- [What the task requires] In the entries that follow, find the word "asserted" and report each line it is on.

Records drawn from a dataset:
====
## src/rtl/pcims_map.vh

```
// pcims_map.vh: constants for the bus master/target signalling block
// assumes inclusion by pcims_core.v and the bench; pcims_parity.v does not include it
`ifndef PCIMS_MAP_VH
`define PCIMS_MAP_VH
// bus commands (cbe[3:0] during address phase)
`define PCIMS_CMD_IO_RD 4'h2
`define PCIMS_CMD_IO_WR 4'h3
`define PCIMS_CMD_MEM_RD 4'h6
`define PCIMS_CMD_MEM_WR 4'h7
`define PCIMS_CMD_CFG_RD 4'hA
`define PCIMS_CMD_CFG_WR 4'hB
// master states
`define PCIMS_M_IDLE 3'h0
`define PCIMS_M_ADDR 3'h1
`define PCIMS_M_DATA 3'h2
`define PCIMS_M_PARK 3'h3
`define PCIMS_M_TURN 3'h4
// target states
`define PCIMS_T_IDLE 3'h0
`define PCIMS_T_DATA 3'h1
`define PCIMS_T_PARK 3'h2
`define PCIMS_T_WAIT 3'h3
// all-ones byte enable pattern (no lanes enabled)
`define PCIMS_BE_NONE 8'hFF
`define PCIMS_HI_ZERO 32'h00000000
`endif

```

## src/rtl/pcims_core.v

```verilog
// pcims_core.v: master and target signalling for a 64-bit parallel bus
// assumes the arbiter grant is handled outside; one bus clock on mclk
`timescale 1ns/100ps
`include "pcims_map.vh"
// Functional notes
// - cbe carries command, then byte enables
// - byte enables steady through data phase
// - low parity covers ad31:0 and cbe3:0
// - high parity covers ad63:32 and cbe7:4
// - address parity valid one clock later
// - data parity one clock after ready
// - parity held until phase completes plus one
// - master drives parity addr/write; target read
// - frame asserted until final data phase
// - phase completes when both readies sampled
// - initiator ready: write data or read acceptance
// - target ready: read data or write acceptance
// - target stop; master ends on stop
// - idsel selects config accesses only
// - target claims with devsel; master samples
// - address phase is first frame clock
// - 32-bit bus excludes upper half
// - nothing driven while reset asserted
// - sustained signals driven high before release
module pcims_core #(
  parameter [63:0] BAR_BASE = 64'h0000000000000000,
  parameter BAR_BITS = 12 // size of decoded window in address bits
) (
  // clock and reset
  input wire mclk,
  input wire reset_n,
  input wire bus64, // high when attached to a 64-bit bus
  // master request side (same-clock logic)
  input wire mreq_valid,
  input wire [3:0] mreq_cmd,
  input wire [63:0] mreq_addr,
  input wire [63:0] mreq_wdata,
  input wire [7:0] mreq_be_n,
  input wire mreq_last,
  output wire mreq_ready,
  output reg [63:0] mrsp_rdata_reg,
  output reg mrsp_valid_reg,
  output reg mrsp_abort_reg,
  // target user side
  input wire [63:0] tgt_rdata,
  input wire tgt_stop_req,
  output reg [63:0] tgt_wdata_reg,
  output reg [7:0] tgt_be_n_reg,
  output reg tgt_wvalid_reg,
  output reg tgt_cfg_reg,
  // address/data and command pins
  input wire [63:0] ad_i,
  output reg [63:0] ad_o,
  output reg ad_lo_oe,
  output reg ad_hi_oe,
  input wire [7:0] cbe_n_i,
  output reg [7:0] cbe_n_o,
  output reg cbe_lo_oe,
  output reg cbe_hi_oe,
  // parity pins
  input wire par_i,
  output reg par_o,
  output reg par_oe,
  input wire par64_i,
  output reg par64_o,
  output reg par64_oe,
  // control pins, active low except idsel
  input wire frame_n_i,
  output reg frame_n_o,
  output reg frame_oe,
  input wire irdy_n_i,
  output reg irdy_n_o,
  output reg irdy_oe,
  input wire trdy_n_i,
  output reg trdy_n_o,
  output reg trdy_oe,
  input wire stop_n_i,
  output reg stop_n_o,
  output reg stop_oe,
  input wire devsel_n_i,
  output reg devsel_n_o,
  output reg devsel_oe,
  input wire idsel_i
);
  // three-stage control pin synchronisers, two stages for ad and cbe (per house practice)
  reg [2:0] fr_s, ir_s, tr_s, st_s, dv_s, id_s;
  reg [63:0] ad_s1, ad_s2;
  reg [7:0] cb_s1, cb_s2;
  wire frame_a = ~fr_s[1]; // second stage used, with no agreement check
  wire irdy_a = ~ir_s[1];
  wire trdy_a = ~tr_s[1];
  wire stop_a = ~st_s[1];
  wire devsel_a = ~dv_s[1];
  wire idsel_a = id_s[1];
  reg frame_d_reg; // previous frame level for edge
  // state
  reg [2:0] mst_reg, tst_reg;
  reg mwrite_reg; // current master access is a write
  reg twrite_reg; // current target access is a write
  reg [2:0] dv_wait_reg; // devsel timeout counter
  // parity sources
  wire pl, ph;

  // third stage reloads only an equal second stage, so it keeps its reset level
  always @(posedge mclk or negedge reset_n) begin
    if (!reset_n) begin
      fr_s <= 3'h7; ir_s <= 3'h7; tr_s <= 3'h7; st_s <= 3'h7; dv_s <= 3'h7; id_s <= 3'h0;
      ad_s1 <= 64'h0000000000000000; ad_s2 <= 64'h0000000000000000;
      cb_s1 <= `PCIMS_BE_NONE; cb_s2 <= `PCIMS_BE_NONE;
    end else begin
      fr_s <= (fr_s[1] == fr_s[2]) ? {fr_s[1], fr_s[0], frame_n_i} : {fr_s[2], fr_s[0], frame_n_i};
      ir_s <= (ir_s[1] == ir_s[2]) ? {ir_s[1], ir_s[0], irdy_n_i} : {ir_s[2], ir_s[0], irdy_n_i};
      tr_s <= (tr_s[1] == tr_s[2]) ? {tr_s[1], tr_s[0], trdy_n_i} : {tr_s[2], tr_s[0], trdy_n_i};
      st_s <= (st_s[1] == st_s[2]) ? {st_s[1], st_s[0], stop_n_i} : {st_s[2], st_s[0], stop_n_i};
      dv_s <= (dv_s[1] == dv_s[2]) ? {dv_s[1], dv_s[0], devsel_n_i} : {dv_s[2], dv_s[0], devsel_n_i};
      id_s <= (id_s[1] == id_s[2]) ? {id_s[1], id_s[0], idsel_i} : {id_s[2], id_s[0], idsel_i};
      ad_s1 <= ad_i; ad_s2 <= ad_s1;
      cb_s1 <= cbe_n_i; cb_s2 <= cb_s1;
    end
  end

  // lane levels as they stand: host lanes count when we drive only ad (target read)
  wire [7:0] cbe_seen = {cbe_hi_oe ? cbe_n_o[7:4] : cbe_n_i[7:4], cbe_lo_oe ? cbe_n_o[3:0] : cbe_n_i[3:0]};

  // parity over whatever this block drives this clock
  pcims_parity #(.DW(32), .CW(4)) u_par_lo (
    .ad_half(ad_o[31:0]),
    .cbe_half(cbe_seen[3:0]),
    .par_bit(pl)
  );
  pcims_parity #(.DW(32), .CW(4)) u_par_hi (
    .ad_half(ad_o[63:32]),
    .cbe_half(cbe_seen[7:4]),
    .par_bit(ph)
  );

  // address phase = first clock frame seen low
  wire addr_phase = frame_a & ~frame_d_reg & (mst_reg == `PCIMS_M_IDLE);
  wire hit_mem = (ad_s2[63:BAR_BITS] == BAR_BASE[63:BAR_BITS]) &&
                 (cb_s2[3:0] == `PCIMS_CMD_MEM_RD || cb_s2[3:0] == `PCIMS_CMD_MEM_WR);
  // idsel only counts for config cycles
  wire hit_cfg = idsel_a && (cb_s2[3:0] == `PCIMS_CMD_CFG_RD || cb_s2[3:0] == `PCIMS_CMD_CFG_WR);
  wire t_done = irdy_a & trdy_n_o == 1'b0;
  wire m_done = ~irdy_n_o & trdy_a;
  assign mreq_ready = (mst_reg == `PCIMS_M_IDLE) && (tst_reg == `PCIMS_T_IDLE) && !frame_a;

  // master and target sequencing; outputs float under reset
  always @(posedge mclk or negedge reset_n) begin
    if (!reset_n) begin
      mst_reg <= `PCIMS_M_IDLE; tst_reg <= `PCIMS_T_IDLE;
      frame_d_reg <= 1'b0; mwrite_reg <= 1'b0; twrite_reg <= 1'b0; dv_wait_reg <= 3'h0;
      ad_o <= 64'h0000000000000000; ad_lo_oe <= 1'b0; ad_hi_oe <= 1'b0;
      cbe_n_o <= `PCIMS_BE_NONE; cbe_lo_oe <= 1'b0; cbe_hi_oe <= 1'b0;
      par_o <= 1'b0; par_oe <= 1'b0; par64_o <= 1'b0; par64_oe <= 1'b0;
      frame_n_o <= 1'b1; frame_oe <= 1'b0; irdy_n_o <= 1'b1; irdy_oe <= 1'b0;
      trdy_n_o <= 1'b1; trdy_oe <= 1'b0; stop_n_o <= 1'b1; stop_oe <= 1'b0;
      devsel_n_o <= 1'b1; devsel_oe <= 1'b0;
      mrsp_rdata_reg <= 64'h0000000000000000; mrsp_valid_reg <= 1'b0; mrsp_abort_reg <= 1'b0;
      tgt_wdata_reg <= 64'h0000000000000000; tgt_be_n_reg <= `PCIMS_BE_NONE;
      tgt_wvalid_reg <= 1'b0; tgt_cfg_reg <= 1'b0;
    end else begin
      frame_d_reg <= frame_a;
      mrsp_valid_reg <= 1'b0;
      mrsp_abort_reg <= 1'b0;
      tgt_wvalid_reg <= 1'b0;
      // parity follows driven lines by one clock
      par_o <= pl;
      par64_o <= ph;
      // parity driven one clock after we drove ad
      par_oe <= ad_lo_oe;
      par64_oe <= ad_hi_oe & bus64;
      case (mst_reg)
        `PCIMS_M_IDLE: begin
          if (mreq_ready && mreq_valid) begin
            // address phase: command on cbe
            frame_n_o <= 1'b0; frame_oe <= 1'b1;
            ad_o <= mreq_addr; ad_lo_oe <= 1'b1; ad_hi_oe <= bus64;
            cbe_n_o <= {4'hF, mreq_cmd}; cbe_lo_oe <= 1'b1; cbe_hi_oe <= bus64;
            mwrite_reg <= mreq_cmd[0];
            dv_wait_reg <= 3'h0;
            mst_reg <= `PCIMS_M_ADDR;
          end
        end
        `PCIMS_M_ADDR: begin
          // data phase: byte enables, held for the phase
          cbe_n_o <= bus64 ? mreq_be_n : {4'hF, mreq_be_n[3:0]};
          irdy_n_o <= 1'b0; irdy_oe <= 1'b1;
          if (mwrite_reg) ad_o <= bus64 ? mreq_wdata : {`PCIMS_HI_ZERO, mreq_wdata[31:0]};
          else begin ad_lo_oe <= 1'b0; ad_hi_oe <= 1'b0; end
          if (mreq_last) frame_n_o <= 1'b1; // single phase: final
          mst_reg <= `PCIMS_M_DATA;
        end
        `PCIMS_M_DATA: begin
          dv_wait_reg <= devsel_a ? dv_wait_reg : dv_wait_reg + 3'h1;
          if (m_done || stop_a || dv_wait_reg == 3'h7) begin
            // stop or no claimant ends the transfer
            mrsp_valid_reg <= m_done;
            mrsp_abort_reg <= ~devsel_a;
            mrsp_rdata_reg <= ad_s2;
            irdy_n_o <= 1'b1; frame_n_o <= 1'b1; // drive high before release
            ad_lo_oe <= 1'b0; ad_hi_oe <= 1'b0; cbe_lo_oe <= 1'b0; cbe_hi_oe <= 1'b0;
            mst_reg <= `PCIMS_M_PARK;
          end
        end
        `PCIMS_M_PARK: begin
          frame_oe <= 1'b0; irdy_oe <= 1'b0; // release after high clock
          mst_reg <= `PCIMS_M_TURN;
        end
        `PCIMS_M_TURN: mst_reg <= `PCIMS_M_IDLE; // one idle clock before reuse
        default: mst_reg <= `PCIMS_M_IDLE;
      endcase
      case (tst_reg)
        `PCIMS_T_IDLE: begin
          if (addr_phase && (hit_mem || hit_cfg)) begin
            // claim the access
            devsel_n_o <= 1'b0; devsel_oe <= 1'b1;
            trdy_n_o <= 1'b0; trdy_oe <= 1'b1;
            stop_n_o <= ~tgt_stop_req; stop_oe <= 1'b1;
            twrite_reg <= cb_s2[0];
            tgt_cfg_reg <= hit_cfg;
            if (!cb_s2[0]) begin
              ad_o <= tgt_rdata; ad_lo_oe <= 1'b1; ad_hi_oe <= bus64; // read data
            end
            tst_reg <= `PCIMS_T_DATA;
          end
        end
        `PCIMS_T_DATA: begin
          if (t_done) begin
            tgt_wdata_reg <= ad_s2; tgt_be_n_reg <= cb_s2; tgt_wvalid_reg <= twrite_reg;
            if (!frame_a || !stop_n_o) begin
              devsel_n_o <= 1'b1; trdy_n_o <= 1'b1; stop_n_o <= 1'b1;
              ad_lo_oe <= 1'b0; ad_hi_oe <= 1'b0;
              tst_reg <= `PCIMS_T_PARK;
            end else if (!twrite_reg) ad_o <= tgt_rdata;
          end
        end
        `PCIMS_T_PARK: begin
          devsel_oe <= 1'b0; trdy_oe <= 1'b0; stop_oe <= 1'b0;
          tst_reg <= `PCIMS_T_WAIT;
        end
        `PCIMS_T_WAIT: if (!frame_a) tst_reg <= `PCIMS_T_IDLE;
        default: tst_reg <= `PCIMS_T_IDLE;
      endcase
    end
  end
endmodule // pcims_core

```

## src/rtl/pcims_parity.v

```verilog
// pcims_parity.v: even parity over one half of the ad/cbe bus
// assumes inputs are the values being driven on the lines this clock
`timescale 1ns/100ps
module pcims_parity #(
  parameter DW = 32,
  parameter CW = 4
) (
  // covered lines
  input wire [DW-1:0] ad_half,
  input wire [CW-1:0] cbe_half,
  // parity bit, computed one clock ahead of the pin register
  output wire par_bit
);
  // xor of all covered ones makes the total count even
  assign par_bit = (^ad_half) ^ (^cbe_half);
endmodule // pcims_parity

```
====
- [Your response]
// - frame asserted until final data phase
// - nothing driven while reset asserted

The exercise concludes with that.